<file path="src/design/kbpc_pkg.sv">
// Shared types and constants for the knob and button player control block.
// No dependencies; imported by kbpc_led_bar and knob_button_player_control.
`timescale 1ns / 1ps
`default_nettype none

package kbpc_pkg;

	localparam int VOL_W      = 4;
	localparam int TENTHS_W   = 16;
	localparam int CFG_W      = 8;
	localparam int CFG_IDX_W  = 2;
	localparam int LED_PAT_W  = 24;
	localparam int LED_BITS   = 3;
	localparam int LED_COUNT_DEF = 8;

	localparam logic [CFG_IDX_W-1:0] REG_SLEEP_HOLD  = 2'd0;
	localparam logic [CFG_IDX_W-1:0] REG_WAKE_WINDOW = 2'd1;
	localparam logic [CFG_IDX_W-1:0] REG_MAX_VOLUME  = 2'd2;

	localparam logic [CFG_W-1:0] SLEEP_HOLD_RST  = 8'd50;
	localparam logic [CFG_W-1:0] WAKE_WINDOW_RST = 8'd5;
	localparam logic [VOL_W-1:0] MAX_VOLUME_RST  = 4'd8;
	localparam logic [VOL_W-1:0] VOLUME_RST      = 4'd4;

	localparam logic [1:0] SONG_NONE = 2'd0;
	localparam logic [1:0] SONG_NEXT = 2'd1;
	localparam logic [1:0] SONG_PREV = 2'd2;

	localparam logic [LED_BITS-1:0] LED_PLAY  = 3'd4;
	localparam logic [LED_BITS-1:0] LED_PAUSE = 3'd2;
	localparam logic [LED_BITS-1:0] LED_SLEEP = 3'd1;

	typedef struct packed {
		logic             asleep;
		logic             playing;
		logic [VOL_W-1:0] volume;
	} kbpc_mode_t;

endpackage

`default_nettype wire

</file>
<file path="src/design/knob_button_player_control.sv">
// Top level of the knob and button player control: poll decode, mode state,
// configuration registers and result register. Depends on kbpc_pkg, kbpc_led_bar.
//
//   channel | direction | handshake           | payload
//   in      | input     | in_valid/in_ready   | switch_pressed, encoder_delta, tick
//   out     | output    | out_valid/out_ready | playing, asleep, volume_level,
//           |           |                     | song_step, led_pattern, display_refresh
//   cfg     | input     | cfg_valid/cfg_ready | cfg_index, cfg_data
//
// One poll per cycle unless the result is held: the mode state and the result
// register load at the same edge, so a result appears in the cycle after its transaction is accepted.
// in_ready is high while the result register is empty or being taken.
// cfg_ready is always high. Reset loads the default registers and start volume.
`timescale 1ns / 1ps
`default_nettype none

module knob_button_player_control #(
	parameter int LED_COUNT = kbpc_pkg::LED_COUNT_DEF
) (
	input  wire                                   clk,
	input  wire                                   arst_n,
	input  wire                                   in_valid,
	output logic                                  in_ready,
	input  wire                                   switch_pressed,
	input  wire signed [7:0]                      encoder_delta,
	input  wire                                   tick,
	output logic                                  out_valid,
	input  wire                                   out_ready,
	output logic                                  playing,
	output logic                                  asleep,
	output logic [kbpc_pkg::VOL_W-1:0]            volume_level,
	output logic [1:0]                            song_step,
	output logic [kbpc_pkg::LED_PAT_W-1:0]        led_pattern,
	output logic                                  display_refresh,
	input  wire                                   cfg_valid,
	output logic                                  cfg_ready,
	input  wire  [kbpc_pkg::CFG_IDX_W-1:0]        cfg_index,
	input  wire  [kbpc_pkg::CFG_W-1:0]            cfg_data
);
	import kbpc_pkg::*;

	logic [CFG_W-1:0]    sleep_hold_q, wake_window_q;
	logic [VOL_W-1:0]    max_volume_q;

	logic                last_sw_q, scrolled_q, sleep_q, fresh_sleep_q, play_q;
	logic [TENTHS_W-1:0] mark_q, now_q;
	logic [VOL_W-1:0]    volume_q;

	logic                last_sw_d, scrolled_d, sleep_d, fresh_sleep_d, play_d;
	logic [TENTHS_W-1:0] mark_d, now_d;
	logic [VOL_W-1:0]    volume_d;
	logic [1:0]          song_d;
	logic                refresh_d;
	logic [TENTHS_W-1:0] wake_elapsed, hold_elapsed;

	kbpc_mode_t          mode_d;
	logic [LED_PAT_W-1:0] pattern_d;
	logic                accept;

	assign cfg_ready = 1'b1;
	assign in_ready  = !out_valid || out_ready;
	assign accept    = in_valid && in_ready;

	always_comb begin
		now_d         = tick ? now_q + 1'b1 : now_q;
		last_sw_d     = last_sw_q;
		scrolled_d    = scrolled_q;
		sleep_d       = sleep_q;
		fresh_sleep_d = fresh_sleep_q;
		play_d        = play_q;
		mark_d        = mark_q;
		volume_d      = volume_q;
		song_d        = SONG_NONE;
		refresh_d     = 1'b0;
		wake_elapsed  = now_d - mark_q;

		if (switch_pressed != last_sw_q) begin
			if (switch_pressed) begin
				scrolled_d = 1'b0;
				if (!sleep_q) mark_d = now_d;
			end else if (!scrolled_q) begin
				if (sleep_q) begin
					if (wake_elapsed < {8'd0, wake_window_q}) begin
						sleep_d = 1'b0;
					end else if (!fresh_sleep_q) begin
						mark_d = now_d;
					end
					fresh_sleep_d = 1'b0;
				end else begin
					play_d = !play_q;
				end
			end
			last_sw_d = switch_pressed;
			refresh_d = 1'b1;
		end

		hold_elapsed = now_d - mark_d;
		if (last_sw_d && !sleep_d && !scrolled_d && hold_elapsed >= {8'd0, sleep_hold_q}) begin
			sleep_d       = 1'b1;
			fresh_sleep_d = 1'b1;
			refresh_d     = 1'b1;
		end

		if (encoder_delta != 8'sd0) begin
			if (!sleep_d) begin
				if (!encoder_delta[7]) begin
					if (switch_pressed) song_d = SONG_NEXT;
					else if (volume_q >= max_volume_q) volume_d = max_volume_q;
					else volume_d = volume_q + 1'b1;
				end else begin
					if (switch_pressed) song_d = SONG_PREV;
					else if (volume_q != '0) volume_d = volume_q - 1'b1;
				end
			end
			refresh_d  = 1'b1;
			scrolled_d = 1'b1;
		end

		mode_d.asleep  = sleep_d;
		mode_d.playing = play_d;
		mode_d.volume  = volume_d;
	end

	kbpc_led_bar #(
		.LED_COUNT(LED_COUNT)
	) u_led_bar (
		.mode    (mode_d),
		.pattern (pattern_d)
	);

	always_ff @(posedge clk or negedge arst_n) begin
		if (!arst_n) begin
			sleep_hold_q  <= SLEEP_HOLD_RST;
			wake_window_q <= WAKE_WINDOW_RST;
			max_volume_q  <= MAX_VOLUME_RST;
		end else if (cfg_valid) begin
			unique case (cfg_index)
				REG_SLEEP_HOLD:  sleep_hold_q  <= cfg_data;
				REG_WAKE_WINDOW: wake_window_q <= cfg_data;
				REG_MAX_VOLUME:  max_volume_q  <= cfg_data[VOL_W-1:0];
				default: ;
			endcase
		end
	end

	always_ff @(posedge clk or negedge arst_n) begin
		if (!arst_n) begin
			last_sw_q     <= 1'b0;
			scrolled_q    <= 1'b0;
			sleep_q       <= 1'b0;
			fresh_sleep_q <= 1'b0;
			play_q        <= 1'b0;
			mark_q        <= '0;
			now_q         <= '0;
			volume_q      <= VOLUME_RST;
			out_valid     <= 1'b0;
		end else begin
			if (accept) begin
				last_sw_q     <= last_sw_d;
				scrolled_q    <= scrolled_d;
				sleep_q       <= sleep_d;
				fresh_sleep_q <= fresh_sleep_d;
				play_q        <= play_d;
				mark_q        <= mark_d;
				now_q         <= now_d;
				volume_q      <= volume_d;
				out_valid     <= 1'b1;
			end else if (out_ready) begin
				out_valid     <= 1'b0;
			end
		end
	end

	always_ff @(posedge clk) begin
		if (accept) begin
			playing         <= play_d;
			asleep          <= sleep_d;
			volume_level    <= volume_d;
			song_step       <= song_d;
			led_pattern     <= pattern_d;
			display_refresh <= refresh_d;
		end
	end

endmodule

`default_nettype wire

</file>
<file path="src/design/kbpc_led_bar.sv">
// LED bar pattern from the next player mode: volume bar or sleep marker.
// Depends on kbpc_pkg.
`timescale 1ns / 1ps
`default_nettype none

module kbpc_led_bar #(
	parameter int LED_COUNT = kbpc_pkg::LED_COUNT_DEF
) (
	input  wire kbpc_pkg::kbpc_mode_t               mode,
	output logic [kbpc_pkg::LED_PAT_W-1:0]         pattern
);
	import kbpc_pkg::*;

	always_comb begin
		pattern = '0;
		if (mode.asleep) begin
			pattern[LED_BITS*(LED_COUNT-1) +: LED_BITS] = LED_SLEEP;
		end else begin
			for (int i = 0; i < LED_COUNT; i++) begin
				if (5'(i + 1) <= {1'b0, mode.volume}) begin
					pattern[LED_BITS*i +: LED_BITS] = mode.playing ? LED_PLAY : LED_PAUSE;
				end
			end
		end
	end

endmodule

`default_nettype wire

</file>
<file path="config.mk">
export PLATFORM = sky130hd
export DESIGN_NAME = knob_button_player_control
export DESIGN_NICKNAME = d
export VERILOG_FILES = /design/src/design/kbpc_pkg.sv /design/src/design/knob_button_player_control.sv /design/src/design/kbpc_led_bar.sv
export SDC_FILE = /design/constraint.sdc
export NUM_CORES = 1
export LEC_CHECK = 0
export BUFFER_PORTS_ARGS = -buffer_cell sky130_fd_sc_hd__buf_2
export CORE_MARGIN = 2
export CORE_UTILIZATION = 60
export DETAILED_ROUTE_END_ITERATION = 8
export MAX_ROUTING_LAYER = met4
export PLACE_DENSITY_LB_ADDON = 0.1
export SLEW_MARGIN = 40
export SYNTH_ARGS = -nofsm -noshare
export SYNTH_HDL_FRONTEND = slang
export SYNTH_HIERARCHICAL = 1
export SYNTH_SLANG_ARGS = --single-unit
</file>
<file path="constraint.sdc">
create_clock -name clk -period 12.45 [get_ports clk]
set_input_delay 2.49 -clock clk [delete_from_list [all_inputs] [get_ports clk]]
set_output_delay 2.49 -clock clk [all_outputs]
set_load 0.01 [all_outputs]
</file>
==> results.md, run 1 <==
- Count of final setup violators: 0
- # IOs: 61
- H-tree depth: 3
- 1st-iter DRT viols: around 410
- Clock tree buffer depth: 2
- Fmax: between 80 and 90 MHz
- Vias in the first global route: 5269
- Clock Pin Slew Worst Setup and Hold Paths: 0.10 ns
- Top cells by area, synth: dfrtp_1, edfxtp_1, ha_1
- Clk sinks: 95
- Antenna violations before repair: 0
- Diode count: 0
- Slew Viols, Final: 0
- Synth warn: 6
- Layout cells sized above 1: 0.163
- Final Hold Fails: 0
- Post_cts resized: 0
- Final std cells w/o fill: 907
- # DRC: 0
- Pwr Total: 1.65 mW
- Row count: 38
- Family with the most delay on the worst path: compound AO/OA/AOI/OAI gates
- Die H: 110 µm
- Worst clock skew: 0.00758 ns
- Max_cap viols: 0
- Met3 GRT Util: 0.0306
- Ratio of final minimum period to clock period: 0.909
- Largest net degree at the start of global routing: 63
- CP most frequent cell: o21ai_0
- Kind of critical path: in -> reg
- Gr usage total: 0.294
- Synth async-reset ratio: 0.653
- Met1 GRT Util: 0.365
- Crit-path max cell delay: 0.58 ns
- Outcome: complete, no violations
- Routed vias/inst: 5.98
- WP buf/inv: 1
- Clock Latency Late Sink: 0.38 ns
- DP HPWL: 12500 µm
- Worst-Margin Slew: 0.676 ns
- RSZ-0062 raised after global routing: no
- Congestion Overflow GR: 0
- Nets: 843
- Root Buffer: clkbuf_8
- Via count: 5428
- Post-synthesis sequential area ratio: 0.378
- Top cell type's share of synthesized area: 0.204
- Worst IR drop on VDD: 0.142 mV
- Leakage power figure: 3.40 nW
- Setup TNS: 0 ns
- Ys flop type: dfrtp_1
- Busiest grt layer: met2
- Placeable Area: 10900 µm²
- Startpoint type of the worst setup path: input port
- EDFF count, synth: 33
- Worst-path fanout max: 8
- Synthesized area: 6740 µm²
- CTS tree: done
- Die ar.: between 10000 and 15000 µm²
- Post-Place Cells: roughly 890
- Slowest stage cell, crit path: mux2i_1
- WL final: roughly 16000 µm
- 1st-pass router iterations: 5
- Arr. time, crit path: 11.57 ns
- Hold crit path type: reg -> reg
- Worst slew margin: 0.537
- Avg Synthesized Cell Area: 9.50 µm²
- Num CTS Buffers: 9
- Tmin final: 11.32 ns
- Cell variety after synth: 73
- Count of input and output buffers: 59
- GP Congestion: 0.923
- Die Wd: 110 µm
- Setup crit end kind: flop
- Power per cell area: ~220 nW/µm²
- Post-CTS setup buffers: 0
- Met2 usage: 0.502
- Mapped Cells: 710
- First-pass GRT wire length: ~26000 µm
- Post-route ant nets: 0
- Flops & latches, synth: 95
- Initial Util: 0.619
- Cell taking the most area after synthesis: dfrtp_1
- Synth-to-Final Area Change: 8.72%
- WP data required: 12.70 ns
- Hold_buf cts: 0
- Wire per inst: 18.1 µm
==> metrics by stage <==
step	util	setup WS [ns]	instance area (µm²)	hold WS, ns
final	0.673	1.13	7330	0.499
after global routing	0.673	0.526	7330	0.527
after CTS	0.672	1.23	7320	0.503
after detailed placement	0.654	0.903	7120	0.487
after global placement	0.654	1.33	7120	0.479
after floorplan	-	1.76	6770	0.464
==> cells in the mapped netlist, types with 9 or more instances <==
master and number:
clkbuf_1 13, mux2_2 15, nor2_1 45, nand4_1 12, nand3_1 24, buf_4 9, edfxtp_1 33, xnor2_1 31
nor3_1 18, xor2_1 21, ha_1 54, nand2_1 65, o21ai_0 42, nand2b_1 18, a21o_1 22, inv_1 46
mux2i_1 25, a21oi_1 36, dfrtp_1 55
==> worst reg2reg max path, delay by kind of cell (launching register included) <==
family / cells / cell delay, ns
AO/OA/AOI/OAI: 16 / 3.62
XOR/XNOR: 2 / 0.57
adder cells (fa/ha/maj): 4 / 1.18
flip-flops: 1 / 0.45
multiplexers: 1 / 0.58
AND/OR/NAND/NOR: 12 / 3.19
==> logic make-up (layout without fill, tap and decap cells) <==
family / after synthesis / count (layout) / share of synthesized area
and+or+nand+nor: 232 / 232 / 0.181
AOI/OAI and AO/OA: 158 / 158 / 0.156
DFF: 95 / 95 / 0.378
buffers and inverters: 75 / 126 / 0.0486
adders and majority gates: 56 / 56 / 0.106
xor gates and xnor gates: 52 / 52 / 0.0675
muxes: 40 / 40 / 0.0622
other: 2 / 8 / 0.00111
==> layer usage <==
metal,vias to the layer above,wire length (µm)
met5,-,0
met4,0,359
met3,27,587
met2,135,8190
met1,2623,7320
li1,2643,-
==> layout by cell type (no fill, tap or decap), drive strengths merged, types with 25 or more instances in the layout <==
cell type	n
a21oi	39
buf	64
dfrtp	55
edfxtp	33
ha	54
inv	47
mux2i	25
nand2	65
nor2	47
o21ai	45
xnor2	31
==> flip-flops by register name, summed over array words and instances (netlist names) <==
register and cells:
led_pattern 24, mark_q 16, now_q 16, sleep_hold_q 8
wake_window_q 8, max_volume_q 4, volume_level 4, volume_q 4
song_step 2, asleep 1, display_refresh 1, fresh_sleep_q 1
last_sw_q 1, out_valid 1, play_q 1, playing 1
scrolled_q 1, sleep_q 1
==> report_power, final <==
part	switching, mW	total, mW	internal, mW
Clock	0.118	0.213	0.0942
Sequential	0.0449	0.433	0.388
Combinational	0.574	1.00	0.429
Total	0.737	1.65	0.912
==> final cells by class <==
| type | instances | area (µm²) |
|---|---|---|
| clock inverters | 6 | 70.1 |
| fillers | 887 | 3560 |
| repair buffers | 64 | 337 |
| flip-flops and latches | 95 | 2550 |
| multi-input cells | 546 | 3900 |
| clock buffers | 10 | 128 |
| inverters | 46 | 173 |
| well taps | 140 | 175 |
==> worst paths after layout <==
kind | startpoint | to | slack (ns) | cells past startpoint
setup / recovery | tick | led_pattern[13] | 1.13 | 35
hold / removal | play_q | play_q | 0.50 | 1
setup reg to reg | now_q[0] | led_pattern[13] | 2.72 | 35
hold reg to reg | play_q | play_q | 0.50 | 1
max in group asynchronous | arst_n | now_q[14] | 9.85 | 2
min in group asynchronous | arst_n | wake_window_q[1] | 2.18 | 2
Power figures use the tool's default switching activity.
==> run 2, diff against run 1 <==
ABC_AREA = 1   (was unset)
SYNTH_HIERARCHICAL = unset   (was 1)
==> results.md, run 2 <==
- Met2 usage: 0.460 (-0.0415)
- Die H: 113 µm (+2.5%)
- Clk sinks: 88 (-7.4%)
- WL final: 17600 µm (+7.2%)
- Initial Util: 0.619 (about the same)
- Post-synthesis sequential area ratio: 0.330 (-0.0487)
- Busiest grt layer: met2
- Gr usage total: 0.296 (+0.00148)
- Hold crit path type: reg -> reg
- Synth-to-Final Area Change: 9.81%
- H-tree depth: 3 (unchanged)
- Diode count: 0 (unchanged)
- Final worst setup slack: 3.04 ns (+1.92 ns)
- Via count: 6485 (+19%)
- Cell taking the most area after synthesis: dfrtp_1
- Clock share of power: 0.146 (+0.017)
- Pwr Total: 2.05 mW (+25%)
- Post_cts resized: 0 (unchanged)
- Top cells by area, synth: dfrtp_1, nand2_1, edfxtp_1
- Met1 GRT Util: 0.398 (+0.0332)
- Mapped Cells: 983 (+38%)
- # IOs: 61 (unchanged)
- Sequential Power Share: 0.220 (-0.043)
- Psw: 1.02 mW (+39%)
- Root Buffer: clkbuf_16
- GP Congestion: 1.01 (+9.0%)
- Biggest register: led_pattern
- DP HPWL: 13500 µm (+8.0%)
- Leakage power figure: 4.02 nW (+18%)
- Outcome: complete, no violations
- Worst-path fanout max: 31 (+23)
- Hold_buf cts: 0 (unchanged)
- Die Wd: 113 µm (+2.5%)
- Worst IR drop on VDD: 0.176 mV (+24%)
- Fill cell total of the finished layout: 997 (+12%)
- Num CTS Buffers: 9 (unchanged)
- Antenna violations before repair: 0 (unchanged)
- Post-CTS setup buffers: 0 (unchanged)
- 1st-pass router iterations: 7 (+2)
- Power per cell area: 264 nW/µm² (+17%)
- Met3 GRT Util: 0.0487 (+0.0182)
- Post-route ant nets: 0 (unchanged)
- Setup TNS: 0 ns (unchanged)
- Routed vias/inst: 5.51 (-7.9%)
- Setup crit end kind: flop
- Layout cells sized above 1: 0.130 (-0.0334)
- Vias in the first global route: 5817 (+10%)
- Die ar.: 12700 µm² (+5.1%)
- Biggest regs: led_pattern: 17 flops, mark_q: 16 flops, now_q: 16 flops
- Post-Place Cells: 1161 (+30%)
- Top-count cell post-synth: nand2_1
- RSZ-0062 raised after global routing: no
- Placed instance area: 7470 µm² (+4.9%)
- Row count: 39 (+2.6%)
- Commonest cells in the netlist: nand2_1, inv_1, o21ai_0
- Slowest stage cell, crit path: o21bai_4
- Ys flop type: dfrtp_1
- Count of input and output buffers: 52 (-12%)
- CP most frequent cell: nand2_1
- Ratio of final minimum period to clock period: 0.755 (-0.154)
- Cell variety after synth: 50 (-32%)
- Final instance area: 7800 µm² (+6.4%)
- Max_cap viols: 0 (unchanged)
- Worst Reg-to-Reg Cells: 46 (+31%)
- Final std cells w/o fill: 1177 (+30%)
- Clock Latency Late Sink: 0.35 ns (-0.03 ns)
- 1st-iter DRT viols: 549 (+33%)
- Tmin final: 9.41 ns (-1.92 ns)
- Synth async-reset ratio: 0.705 (+0.0519)
- Synth warn: 0 (-6)
- Utilization after layout: 0.680 (+0.00668)
- Most common cell after layout, fill and taps aside: nand2_1
- Wire per inst: 15.0 µm (-17%)
- Worst-Margin Slew: 0.733 ns (+0.0576 ns)
- Crit-path max cell delay: 0.53 ns (-0.05 ns)
- Congestion Overflow GR: 0 (unchanged)
- Switching share of power: 0.498 (+0.0510)
- Slew Viols, Final: 0 (unchanged)
- CTS tree: done
- Gate power share: 0.634 (+0.026)
- Avg Synthesized Cell Area: 7.22 µm² (-24%)
- Startpoint type of the worst setup path: input port
- Worst slew margin: 0.506 (-0.0307)
- Hold depth: 2 (+1)
- Reg area: 2340 µm² (-8.2%)
- Largest net degree at the start of global routing: 65 (+3.2%)
- Clock Pin Slew Worst Setup and Hold Paths: 0.07 ns (-0.03 ns)
- Flip-flop count of the largest register after layout: 17 (-29%)
- Hold Slack: 0.488 ns (-0.0113 ns)
- Count of final setup violators: 0 (unchanged)
- Placeable Area: 11500 µm² (+5.3%)
- Fmax: 106 MHz (+20%)
- Kind of critical path: in -> reg
- DP Worst Slack: 2.85 ns (+1.94 ns)
- First-pass GRT wire length: 29200 µm (+11%)
- Synthesized area: 7100 µm² (+5.3%)
- # DRC: 0 (unchanged)
- Top cell type's share of synthesized area: 0.194 (-0.0103)
- Clock tree buffer depth: 2 (unchanged)
- Worst clock skew: 0.0128 ns (+0.00522 ns)
- Most frequent cells in the layout: nand2_1, inv_1, o21ai_0, nor2_1, a21oi_1
- Final Hold Fails: 0 (unchanged)
- Arr. time, crit path: 9.50 ns (-2.07 ns)
- Flops & latches, synth: 88 (-7.4%)
- EDFF count, synth: 26 (-21%)
- WP data required: 12.54 ns (-0.16 ns)
- Nets: 1110 (+32%)
- Multi-input gate area: 4020 µm² (+3.1%)
- Cell-internal power: 1.03 mW (+13%)
[run 2: critical path: cells and delay by family]
kind	cells	cell delay [ns]
adder cells (fa/ha/maj)	3	1.01
buffers and inverters	4	0.46
AO/OA/AOI/OAI	11	2.39
XOR/XNOR	2	0.52
AND/OR/NAND/NOR	24	2.62
[run 2: kinds of logic (layout without fill, tap and decap cells)]
kind of cell               count (synthesis)  in the layout  share of synthesized area
other                                      2              8                    0.00106
xor gates and xnor gates                  29             29                     0.0358
DFF                                       88             88                      0.330
and+or+nand+nor                          410            410                      0.261
adders and majority gates                 56             56                      0.101
buffers and inverters                    194            239                      0.108
AOI/OAI and AO/OA                        204            204                      0.164
[run 2: layer usage]
metal | share of wire | vias up
li1 | - | 3307
met1 | 0.46 | 2953
met2 | 0.47 | 197
met3 | 0.051 | 28
met4 | 0.023 | 0
met5 | 0 | -
[run 2: worst paths after layout]
| kind | end | from | slack (ns) |
|---|---|---|---|
| setup / recovery | led_pattern[2] | tick | 3.04 |
| hold / removal | wake_window_q[3] | wake_window_q[3] | 0.49 |
| setup reg to reg | led_pattern[2] | now_q[0] | 4.73 |
| hold reg to reg | wake_window_q[3] | wake_window_q[3] | 0.49 |
| max in group asynchronous | volume_q[1] | arst_n | 9.80 |
| min in group asynchronous | mark_q[12] | arst_n | 2.23 |
[run 2: final cells by class]
| class | instances | area share |
|---|---|---|
| multi-input cells | 707 | 0.516 |
| flip-flops and latches | 88 | 0.300 |
| inverters | 165 | 0.0797 |
| repair buffers | 58 | 0.0396 |
| clock buffers | 9 | 0.0289 |
| well taps | 143 | 0.0229 |
| clock inverters | 7 | 0.0130 |
[run 2: power groups by stage]
stage	Sequential [mW]	Combinational, mW	Clock, mW
global placement	0.454	1.27	0
CTS	0.451	1.29	0.305
global route	0.462	1.49	0.319
floorplan	0.452	0.975	0
finish	0.452	1.30	0.301
detailed placement	0.456	1.28	0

# # # # #

Return the material exactly as it stands above, but only from its first line to the line containing "localparam int TENTHS_W", both ends included.

#### Output for this task
<file path="src/design/kbpc_pkg.sv">
// Shared types and constants for the knob and button player control block.
// No dependencies; imported by kbpc_led_bar and knob_button_player_control.
`timescale 1ns / 1ps
`default_nettype none

package kbpc_pkg;

	localparam int VOL_W      = 4;
	localparam int TENTHS_W   = 16;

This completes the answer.